• [TASK GOAL] Within the entries below, find each line containing the word "advance" and copy it.

• [Saved entries]
********

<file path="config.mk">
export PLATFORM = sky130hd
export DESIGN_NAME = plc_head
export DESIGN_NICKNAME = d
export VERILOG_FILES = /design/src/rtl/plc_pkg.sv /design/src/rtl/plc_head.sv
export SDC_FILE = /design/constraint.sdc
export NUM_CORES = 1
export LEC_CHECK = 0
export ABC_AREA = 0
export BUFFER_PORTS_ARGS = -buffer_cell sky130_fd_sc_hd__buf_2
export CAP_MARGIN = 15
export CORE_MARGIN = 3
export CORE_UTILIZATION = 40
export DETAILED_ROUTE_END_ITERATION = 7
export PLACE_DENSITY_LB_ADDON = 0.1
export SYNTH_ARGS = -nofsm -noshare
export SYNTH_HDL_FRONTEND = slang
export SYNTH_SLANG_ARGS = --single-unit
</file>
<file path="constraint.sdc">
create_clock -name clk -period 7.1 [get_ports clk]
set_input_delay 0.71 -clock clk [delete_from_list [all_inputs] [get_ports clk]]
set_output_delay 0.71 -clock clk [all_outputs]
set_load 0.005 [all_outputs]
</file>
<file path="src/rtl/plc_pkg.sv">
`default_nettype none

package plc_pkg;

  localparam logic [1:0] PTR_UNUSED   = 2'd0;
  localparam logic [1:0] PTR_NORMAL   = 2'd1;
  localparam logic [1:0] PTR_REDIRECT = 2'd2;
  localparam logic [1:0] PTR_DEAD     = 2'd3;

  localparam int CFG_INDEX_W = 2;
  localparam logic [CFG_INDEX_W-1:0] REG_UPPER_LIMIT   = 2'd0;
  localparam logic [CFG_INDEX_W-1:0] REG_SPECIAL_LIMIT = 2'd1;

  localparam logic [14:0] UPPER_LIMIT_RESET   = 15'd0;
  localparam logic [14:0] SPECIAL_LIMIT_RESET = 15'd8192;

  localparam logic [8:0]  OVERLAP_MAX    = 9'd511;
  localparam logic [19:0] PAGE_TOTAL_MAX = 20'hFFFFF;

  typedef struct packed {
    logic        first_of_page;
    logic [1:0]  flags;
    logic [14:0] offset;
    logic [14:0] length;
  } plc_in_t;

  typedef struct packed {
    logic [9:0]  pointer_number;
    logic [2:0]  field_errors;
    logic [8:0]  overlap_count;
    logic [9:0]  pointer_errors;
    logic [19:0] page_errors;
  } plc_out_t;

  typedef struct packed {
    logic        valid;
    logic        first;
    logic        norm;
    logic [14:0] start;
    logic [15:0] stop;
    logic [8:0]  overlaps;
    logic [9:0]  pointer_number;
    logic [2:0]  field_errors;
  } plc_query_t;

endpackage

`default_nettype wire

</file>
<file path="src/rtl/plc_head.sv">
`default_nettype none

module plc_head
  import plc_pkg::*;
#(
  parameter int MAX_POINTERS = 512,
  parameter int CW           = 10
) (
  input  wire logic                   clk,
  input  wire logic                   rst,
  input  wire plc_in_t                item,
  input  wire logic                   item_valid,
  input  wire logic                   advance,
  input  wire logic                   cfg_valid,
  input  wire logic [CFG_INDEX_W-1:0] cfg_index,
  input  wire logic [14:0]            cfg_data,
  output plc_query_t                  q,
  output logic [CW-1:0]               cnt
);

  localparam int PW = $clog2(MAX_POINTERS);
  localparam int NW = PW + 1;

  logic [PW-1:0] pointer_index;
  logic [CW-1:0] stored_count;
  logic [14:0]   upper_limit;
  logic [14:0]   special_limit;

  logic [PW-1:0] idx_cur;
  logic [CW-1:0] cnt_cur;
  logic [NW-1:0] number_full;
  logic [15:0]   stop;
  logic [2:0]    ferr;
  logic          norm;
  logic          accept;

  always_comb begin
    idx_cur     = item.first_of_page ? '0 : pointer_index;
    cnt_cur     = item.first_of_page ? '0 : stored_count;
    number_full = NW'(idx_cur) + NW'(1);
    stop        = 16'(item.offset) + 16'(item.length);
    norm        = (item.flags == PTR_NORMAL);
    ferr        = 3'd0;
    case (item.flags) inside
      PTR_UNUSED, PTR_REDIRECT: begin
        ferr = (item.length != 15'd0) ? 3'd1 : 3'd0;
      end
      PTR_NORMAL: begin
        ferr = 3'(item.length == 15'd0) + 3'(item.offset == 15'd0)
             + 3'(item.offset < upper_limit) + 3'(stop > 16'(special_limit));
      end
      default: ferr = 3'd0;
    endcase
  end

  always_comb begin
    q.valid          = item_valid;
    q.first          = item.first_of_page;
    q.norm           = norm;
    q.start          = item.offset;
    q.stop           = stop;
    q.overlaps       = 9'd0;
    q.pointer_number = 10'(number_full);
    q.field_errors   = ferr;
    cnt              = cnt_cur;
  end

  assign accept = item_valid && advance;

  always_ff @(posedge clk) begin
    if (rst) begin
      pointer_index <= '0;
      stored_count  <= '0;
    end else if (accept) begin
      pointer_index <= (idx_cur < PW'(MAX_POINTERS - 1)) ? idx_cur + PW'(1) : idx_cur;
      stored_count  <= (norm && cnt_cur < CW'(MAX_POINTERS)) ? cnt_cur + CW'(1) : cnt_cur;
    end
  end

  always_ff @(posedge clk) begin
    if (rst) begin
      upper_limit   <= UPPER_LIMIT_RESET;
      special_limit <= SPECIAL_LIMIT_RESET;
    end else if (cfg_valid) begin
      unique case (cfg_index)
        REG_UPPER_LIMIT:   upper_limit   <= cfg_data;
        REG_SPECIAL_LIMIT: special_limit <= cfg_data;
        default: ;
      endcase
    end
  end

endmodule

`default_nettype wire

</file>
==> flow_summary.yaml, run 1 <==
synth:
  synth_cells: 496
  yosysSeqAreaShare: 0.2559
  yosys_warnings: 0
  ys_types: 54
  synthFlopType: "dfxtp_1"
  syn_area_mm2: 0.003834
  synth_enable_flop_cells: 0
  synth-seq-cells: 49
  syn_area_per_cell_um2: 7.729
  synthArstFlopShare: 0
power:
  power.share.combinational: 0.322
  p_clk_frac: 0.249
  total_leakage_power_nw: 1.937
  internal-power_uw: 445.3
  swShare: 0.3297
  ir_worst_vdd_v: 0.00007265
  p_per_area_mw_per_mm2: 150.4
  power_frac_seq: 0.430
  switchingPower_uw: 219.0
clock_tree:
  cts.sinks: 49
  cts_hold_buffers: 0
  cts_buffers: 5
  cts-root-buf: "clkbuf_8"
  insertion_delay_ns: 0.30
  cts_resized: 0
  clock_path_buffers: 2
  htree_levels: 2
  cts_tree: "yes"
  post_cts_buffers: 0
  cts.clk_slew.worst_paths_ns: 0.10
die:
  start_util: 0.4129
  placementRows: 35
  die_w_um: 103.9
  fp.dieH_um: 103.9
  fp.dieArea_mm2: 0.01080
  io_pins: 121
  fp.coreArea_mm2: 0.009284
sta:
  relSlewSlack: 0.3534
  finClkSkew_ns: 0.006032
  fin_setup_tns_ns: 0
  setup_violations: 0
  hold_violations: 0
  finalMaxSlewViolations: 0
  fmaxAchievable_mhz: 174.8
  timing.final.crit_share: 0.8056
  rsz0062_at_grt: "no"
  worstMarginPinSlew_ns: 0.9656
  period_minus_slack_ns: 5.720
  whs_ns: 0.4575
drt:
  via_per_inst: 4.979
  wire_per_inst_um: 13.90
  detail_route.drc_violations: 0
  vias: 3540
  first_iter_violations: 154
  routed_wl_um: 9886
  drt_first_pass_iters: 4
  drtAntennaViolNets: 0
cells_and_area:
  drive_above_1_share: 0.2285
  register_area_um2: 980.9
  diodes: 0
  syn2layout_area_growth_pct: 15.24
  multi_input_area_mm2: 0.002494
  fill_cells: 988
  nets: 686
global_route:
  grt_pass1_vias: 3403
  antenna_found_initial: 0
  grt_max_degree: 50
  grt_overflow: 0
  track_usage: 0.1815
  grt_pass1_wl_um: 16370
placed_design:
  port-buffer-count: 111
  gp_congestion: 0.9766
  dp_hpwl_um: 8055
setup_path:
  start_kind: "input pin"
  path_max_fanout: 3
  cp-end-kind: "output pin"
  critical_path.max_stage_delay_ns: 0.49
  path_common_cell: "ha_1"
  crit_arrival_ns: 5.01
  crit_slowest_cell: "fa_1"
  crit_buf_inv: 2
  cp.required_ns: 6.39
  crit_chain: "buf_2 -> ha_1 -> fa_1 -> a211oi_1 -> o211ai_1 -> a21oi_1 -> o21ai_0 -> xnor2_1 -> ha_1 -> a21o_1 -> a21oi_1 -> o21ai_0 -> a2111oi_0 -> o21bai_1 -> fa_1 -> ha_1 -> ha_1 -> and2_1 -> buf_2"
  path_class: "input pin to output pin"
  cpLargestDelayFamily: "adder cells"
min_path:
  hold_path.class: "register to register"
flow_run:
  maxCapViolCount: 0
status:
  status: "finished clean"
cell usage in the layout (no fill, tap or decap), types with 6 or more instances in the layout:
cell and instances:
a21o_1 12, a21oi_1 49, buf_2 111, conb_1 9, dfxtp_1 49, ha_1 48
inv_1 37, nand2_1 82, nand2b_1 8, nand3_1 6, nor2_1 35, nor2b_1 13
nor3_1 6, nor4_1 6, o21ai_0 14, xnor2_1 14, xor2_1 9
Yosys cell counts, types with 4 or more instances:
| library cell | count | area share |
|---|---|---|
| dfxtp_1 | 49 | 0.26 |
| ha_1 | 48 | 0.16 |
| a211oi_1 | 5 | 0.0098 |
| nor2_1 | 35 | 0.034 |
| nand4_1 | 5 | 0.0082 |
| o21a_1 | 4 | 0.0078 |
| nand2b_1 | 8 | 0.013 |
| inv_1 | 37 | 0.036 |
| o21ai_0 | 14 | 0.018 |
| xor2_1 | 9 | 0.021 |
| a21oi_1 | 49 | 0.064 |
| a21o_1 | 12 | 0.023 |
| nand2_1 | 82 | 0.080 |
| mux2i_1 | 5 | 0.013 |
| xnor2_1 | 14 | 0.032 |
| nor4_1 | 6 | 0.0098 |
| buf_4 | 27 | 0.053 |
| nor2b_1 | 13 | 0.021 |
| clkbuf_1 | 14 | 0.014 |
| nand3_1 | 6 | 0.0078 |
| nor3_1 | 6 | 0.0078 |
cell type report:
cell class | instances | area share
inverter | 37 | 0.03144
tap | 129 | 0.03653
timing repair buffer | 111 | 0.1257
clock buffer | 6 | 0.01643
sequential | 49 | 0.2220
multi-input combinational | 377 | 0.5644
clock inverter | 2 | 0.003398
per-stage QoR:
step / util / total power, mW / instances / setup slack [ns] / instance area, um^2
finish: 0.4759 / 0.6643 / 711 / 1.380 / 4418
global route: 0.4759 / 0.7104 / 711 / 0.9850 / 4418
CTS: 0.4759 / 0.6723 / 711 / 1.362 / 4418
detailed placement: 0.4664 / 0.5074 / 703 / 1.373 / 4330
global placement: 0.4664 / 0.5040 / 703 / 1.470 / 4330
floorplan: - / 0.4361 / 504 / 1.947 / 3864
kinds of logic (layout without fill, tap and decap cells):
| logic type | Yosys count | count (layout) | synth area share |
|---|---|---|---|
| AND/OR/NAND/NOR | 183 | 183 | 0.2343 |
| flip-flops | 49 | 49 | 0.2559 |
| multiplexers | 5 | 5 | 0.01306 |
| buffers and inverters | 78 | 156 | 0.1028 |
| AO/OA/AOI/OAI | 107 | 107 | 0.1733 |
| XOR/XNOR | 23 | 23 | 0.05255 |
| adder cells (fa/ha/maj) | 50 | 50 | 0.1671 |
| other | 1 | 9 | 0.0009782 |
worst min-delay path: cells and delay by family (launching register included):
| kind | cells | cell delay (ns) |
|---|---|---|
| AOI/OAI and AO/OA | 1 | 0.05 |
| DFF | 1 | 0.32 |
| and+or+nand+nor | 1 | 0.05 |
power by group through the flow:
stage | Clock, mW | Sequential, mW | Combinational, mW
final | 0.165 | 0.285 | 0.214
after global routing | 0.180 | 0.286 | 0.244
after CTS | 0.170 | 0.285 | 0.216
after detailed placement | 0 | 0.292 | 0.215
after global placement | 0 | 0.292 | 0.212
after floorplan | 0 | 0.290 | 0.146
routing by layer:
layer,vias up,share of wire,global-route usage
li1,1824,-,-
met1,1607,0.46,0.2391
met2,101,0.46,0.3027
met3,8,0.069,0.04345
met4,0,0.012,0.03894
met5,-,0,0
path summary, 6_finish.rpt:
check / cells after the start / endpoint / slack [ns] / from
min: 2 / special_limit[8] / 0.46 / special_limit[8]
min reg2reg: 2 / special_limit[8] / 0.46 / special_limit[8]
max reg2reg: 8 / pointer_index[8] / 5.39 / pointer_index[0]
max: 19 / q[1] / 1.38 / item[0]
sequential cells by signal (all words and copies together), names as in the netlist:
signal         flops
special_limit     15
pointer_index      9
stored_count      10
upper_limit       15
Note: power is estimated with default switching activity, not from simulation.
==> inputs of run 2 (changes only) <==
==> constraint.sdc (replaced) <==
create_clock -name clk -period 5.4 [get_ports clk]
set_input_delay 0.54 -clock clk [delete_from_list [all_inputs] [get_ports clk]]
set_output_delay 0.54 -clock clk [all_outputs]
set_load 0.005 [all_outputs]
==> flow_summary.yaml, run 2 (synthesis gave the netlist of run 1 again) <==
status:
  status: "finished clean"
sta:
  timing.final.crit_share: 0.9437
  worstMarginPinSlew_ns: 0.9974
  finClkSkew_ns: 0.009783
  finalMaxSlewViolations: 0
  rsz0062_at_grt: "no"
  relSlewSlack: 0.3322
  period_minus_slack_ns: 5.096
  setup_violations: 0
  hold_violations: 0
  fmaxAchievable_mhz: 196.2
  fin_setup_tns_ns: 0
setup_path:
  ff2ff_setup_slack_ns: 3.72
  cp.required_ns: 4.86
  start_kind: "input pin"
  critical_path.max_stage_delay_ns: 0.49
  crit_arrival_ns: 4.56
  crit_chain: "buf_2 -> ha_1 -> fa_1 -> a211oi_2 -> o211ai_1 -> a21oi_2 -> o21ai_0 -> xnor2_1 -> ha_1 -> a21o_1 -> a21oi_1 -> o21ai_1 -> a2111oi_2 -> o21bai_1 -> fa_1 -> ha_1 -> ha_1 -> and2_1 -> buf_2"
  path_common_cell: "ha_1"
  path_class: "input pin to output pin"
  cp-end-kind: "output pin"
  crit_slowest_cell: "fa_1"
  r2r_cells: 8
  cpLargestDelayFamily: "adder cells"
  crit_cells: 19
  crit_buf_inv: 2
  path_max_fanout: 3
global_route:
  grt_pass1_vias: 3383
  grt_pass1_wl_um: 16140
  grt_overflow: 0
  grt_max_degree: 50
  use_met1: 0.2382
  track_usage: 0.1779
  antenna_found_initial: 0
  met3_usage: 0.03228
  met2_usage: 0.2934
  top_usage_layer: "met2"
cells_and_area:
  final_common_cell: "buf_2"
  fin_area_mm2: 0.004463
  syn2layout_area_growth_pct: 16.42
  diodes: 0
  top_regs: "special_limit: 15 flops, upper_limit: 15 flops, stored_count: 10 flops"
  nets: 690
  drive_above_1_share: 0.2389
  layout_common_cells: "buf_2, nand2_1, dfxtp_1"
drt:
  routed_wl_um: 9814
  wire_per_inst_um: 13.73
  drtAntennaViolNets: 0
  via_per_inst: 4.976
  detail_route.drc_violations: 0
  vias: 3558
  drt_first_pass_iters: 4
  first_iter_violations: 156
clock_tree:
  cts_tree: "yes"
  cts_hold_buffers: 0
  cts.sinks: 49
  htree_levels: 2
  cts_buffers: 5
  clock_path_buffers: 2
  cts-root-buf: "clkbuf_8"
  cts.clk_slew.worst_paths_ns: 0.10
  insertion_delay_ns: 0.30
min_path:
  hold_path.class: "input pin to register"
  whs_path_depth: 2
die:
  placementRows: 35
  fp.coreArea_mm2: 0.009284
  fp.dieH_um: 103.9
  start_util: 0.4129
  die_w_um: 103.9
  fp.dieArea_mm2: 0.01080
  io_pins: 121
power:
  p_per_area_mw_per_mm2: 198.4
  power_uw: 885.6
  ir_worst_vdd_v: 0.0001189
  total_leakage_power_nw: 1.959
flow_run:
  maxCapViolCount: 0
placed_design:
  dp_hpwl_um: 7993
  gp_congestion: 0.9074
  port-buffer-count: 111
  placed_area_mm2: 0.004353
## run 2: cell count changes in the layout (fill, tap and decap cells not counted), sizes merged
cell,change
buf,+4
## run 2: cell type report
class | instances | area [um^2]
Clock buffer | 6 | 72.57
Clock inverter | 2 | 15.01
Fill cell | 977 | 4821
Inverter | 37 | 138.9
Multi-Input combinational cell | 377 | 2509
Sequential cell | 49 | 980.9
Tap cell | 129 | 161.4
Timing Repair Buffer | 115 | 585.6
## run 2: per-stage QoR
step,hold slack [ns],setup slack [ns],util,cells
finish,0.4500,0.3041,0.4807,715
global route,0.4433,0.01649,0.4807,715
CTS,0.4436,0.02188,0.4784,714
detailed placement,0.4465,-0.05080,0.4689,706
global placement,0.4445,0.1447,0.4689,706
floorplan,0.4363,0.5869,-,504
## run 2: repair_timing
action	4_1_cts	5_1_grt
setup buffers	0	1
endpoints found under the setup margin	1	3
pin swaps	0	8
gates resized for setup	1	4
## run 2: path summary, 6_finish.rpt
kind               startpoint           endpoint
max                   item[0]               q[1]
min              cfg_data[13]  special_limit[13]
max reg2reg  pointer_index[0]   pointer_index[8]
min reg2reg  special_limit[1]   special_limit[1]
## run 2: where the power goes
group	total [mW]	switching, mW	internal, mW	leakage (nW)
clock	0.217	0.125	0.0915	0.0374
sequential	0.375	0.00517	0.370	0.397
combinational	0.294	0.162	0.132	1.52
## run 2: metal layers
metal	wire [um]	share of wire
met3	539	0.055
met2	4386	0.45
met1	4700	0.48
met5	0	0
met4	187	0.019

********

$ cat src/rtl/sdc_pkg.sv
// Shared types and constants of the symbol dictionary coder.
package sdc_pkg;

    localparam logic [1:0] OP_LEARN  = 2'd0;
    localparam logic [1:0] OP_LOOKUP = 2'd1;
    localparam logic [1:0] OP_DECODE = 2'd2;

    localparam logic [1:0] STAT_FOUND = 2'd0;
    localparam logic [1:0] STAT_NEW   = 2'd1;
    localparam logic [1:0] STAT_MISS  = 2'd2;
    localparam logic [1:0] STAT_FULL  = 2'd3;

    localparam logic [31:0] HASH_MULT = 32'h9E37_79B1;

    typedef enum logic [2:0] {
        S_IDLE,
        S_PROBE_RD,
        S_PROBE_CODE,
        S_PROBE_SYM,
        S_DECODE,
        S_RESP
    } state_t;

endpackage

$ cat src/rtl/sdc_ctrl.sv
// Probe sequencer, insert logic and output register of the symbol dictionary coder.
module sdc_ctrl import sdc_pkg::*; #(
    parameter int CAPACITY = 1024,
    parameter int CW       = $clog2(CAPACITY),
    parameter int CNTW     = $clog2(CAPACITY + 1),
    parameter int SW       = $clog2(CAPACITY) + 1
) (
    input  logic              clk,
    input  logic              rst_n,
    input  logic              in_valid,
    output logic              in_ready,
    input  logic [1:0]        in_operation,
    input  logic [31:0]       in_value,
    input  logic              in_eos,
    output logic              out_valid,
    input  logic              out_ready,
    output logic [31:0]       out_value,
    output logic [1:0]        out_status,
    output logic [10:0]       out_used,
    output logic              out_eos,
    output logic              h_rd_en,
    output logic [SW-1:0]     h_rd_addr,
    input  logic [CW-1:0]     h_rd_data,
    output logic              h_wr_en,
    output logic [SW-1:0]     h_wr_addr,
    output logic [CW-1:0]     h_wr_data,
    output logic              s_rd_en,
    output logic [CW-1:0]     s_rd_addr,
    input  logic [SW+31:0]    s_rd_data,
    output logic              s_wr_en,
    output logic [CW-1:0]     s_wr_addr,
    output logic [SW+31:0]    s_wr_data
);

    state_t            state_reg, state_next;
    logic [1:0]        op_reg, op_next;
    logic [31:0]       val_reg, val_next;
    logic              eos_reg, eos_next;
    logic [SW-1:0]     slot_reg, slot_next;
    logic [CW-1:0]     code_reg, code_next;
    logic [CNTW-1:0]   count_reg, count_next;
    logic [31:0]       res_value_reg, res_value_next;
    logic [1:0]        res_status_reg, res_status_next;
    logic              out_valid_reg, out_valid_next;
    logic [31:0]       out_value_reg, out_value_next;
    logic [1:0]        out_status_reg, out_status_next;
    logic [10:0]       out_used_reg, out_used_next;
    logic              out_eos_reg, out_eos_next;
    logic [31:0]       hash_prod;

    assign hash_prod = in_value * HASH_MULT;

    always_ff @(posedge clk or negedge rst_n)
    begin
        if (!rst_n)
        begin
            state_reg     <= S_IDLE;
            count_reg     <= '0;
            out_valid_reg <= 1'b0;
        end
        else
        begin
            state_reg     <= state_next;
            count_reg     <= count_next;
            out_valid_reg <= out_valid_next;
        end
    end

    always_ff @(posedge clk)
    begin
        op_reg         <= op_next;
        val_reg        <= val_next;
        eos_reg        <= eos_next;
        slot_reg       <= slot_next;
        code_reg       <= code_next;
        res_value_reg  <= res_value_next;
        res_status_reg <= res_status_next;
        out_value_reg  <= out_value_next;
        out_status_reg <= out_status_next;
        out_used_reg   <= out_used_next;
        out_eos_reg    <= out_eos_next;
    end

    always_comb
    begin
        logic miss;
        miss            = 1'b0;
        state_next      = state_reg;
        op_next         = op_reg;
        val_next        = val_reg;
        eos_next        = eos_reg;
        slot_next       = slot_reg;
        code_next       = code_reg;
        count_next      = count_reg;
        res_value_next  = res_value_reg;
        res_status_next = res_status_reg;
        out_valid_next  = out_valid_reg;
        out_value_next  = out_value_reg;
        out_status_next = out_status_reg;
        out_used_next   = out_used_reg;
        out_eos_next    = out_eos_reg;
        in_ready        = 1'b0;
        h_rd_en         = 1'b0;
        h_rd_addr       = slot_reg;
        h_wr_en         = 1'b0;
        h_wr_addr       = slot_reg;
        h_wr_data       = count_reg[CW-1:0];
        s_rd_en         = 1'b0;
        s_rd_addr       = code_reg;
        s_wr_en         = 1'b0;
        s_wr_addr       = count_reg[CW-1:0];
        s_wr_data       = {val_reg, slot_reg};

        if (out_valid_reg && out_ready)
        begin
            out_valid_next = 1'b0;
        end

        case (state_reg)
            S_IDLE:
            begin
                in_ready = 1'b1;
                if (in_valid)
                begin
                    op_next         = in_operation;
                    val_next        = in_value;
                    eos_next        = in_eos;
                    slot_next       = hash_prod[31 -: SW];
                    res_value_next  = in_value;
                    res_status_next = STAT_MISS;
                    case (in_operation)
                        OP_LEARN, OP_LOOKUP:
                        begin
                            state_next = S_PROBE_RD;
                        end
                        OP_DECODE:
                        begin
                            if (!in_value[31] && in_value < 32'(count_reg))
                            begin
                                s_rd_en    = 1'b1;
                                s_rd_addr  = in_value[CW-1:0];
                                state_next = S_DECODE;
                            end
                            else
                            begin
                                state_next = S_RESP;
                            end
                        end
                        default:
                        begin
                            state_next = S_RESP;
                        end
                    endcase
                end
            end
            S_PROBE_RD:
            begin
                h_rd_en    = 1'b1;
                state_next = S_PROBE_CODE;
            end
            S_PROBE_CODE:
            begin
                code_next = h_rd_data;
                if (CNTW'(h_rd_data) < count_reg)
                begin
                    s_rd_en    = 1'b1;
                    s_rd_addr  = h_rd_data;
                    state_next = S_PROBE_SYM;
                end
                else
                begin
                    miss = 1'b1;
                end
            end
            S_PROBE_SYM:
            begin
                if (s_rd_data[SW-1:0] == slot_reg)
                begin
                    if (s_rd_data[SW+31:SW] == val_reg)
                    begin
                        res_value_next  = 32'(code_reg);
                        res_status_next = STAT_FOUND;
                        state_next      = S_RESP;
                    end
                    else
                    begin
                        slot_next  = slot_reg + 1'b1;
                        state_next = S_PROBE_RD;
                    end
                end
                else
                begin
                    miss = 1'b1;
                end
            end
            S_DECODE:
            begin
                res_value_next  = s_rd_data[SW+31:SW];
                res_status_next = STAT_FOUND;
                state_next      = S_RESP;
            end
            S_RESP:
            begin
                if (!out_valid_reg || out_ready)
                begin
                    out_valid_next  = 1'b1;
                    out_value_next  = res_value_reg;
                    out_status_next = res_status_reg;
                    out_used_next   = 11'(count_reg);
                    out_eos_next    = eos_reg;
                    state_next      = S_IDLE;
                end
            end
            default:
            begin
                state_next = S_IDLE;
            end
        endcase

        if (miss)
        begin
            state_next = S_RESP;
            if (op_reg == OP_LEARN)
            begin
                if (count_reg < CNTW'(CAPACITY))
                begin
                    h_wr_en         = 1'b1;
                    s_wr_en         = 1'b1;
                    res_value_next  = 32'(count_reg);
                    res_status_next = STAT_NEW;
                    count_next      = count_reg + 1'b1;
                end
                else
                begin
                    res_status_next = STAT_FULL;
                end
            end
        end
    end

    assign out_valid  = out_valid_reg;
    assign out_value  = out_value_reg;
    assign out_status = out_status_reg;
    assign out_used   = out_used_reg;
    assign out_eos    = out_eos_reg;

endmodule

********

• [EXERCISE RESULT]
  input  wire logic                   advance,
  assign accept = item_valid && advance;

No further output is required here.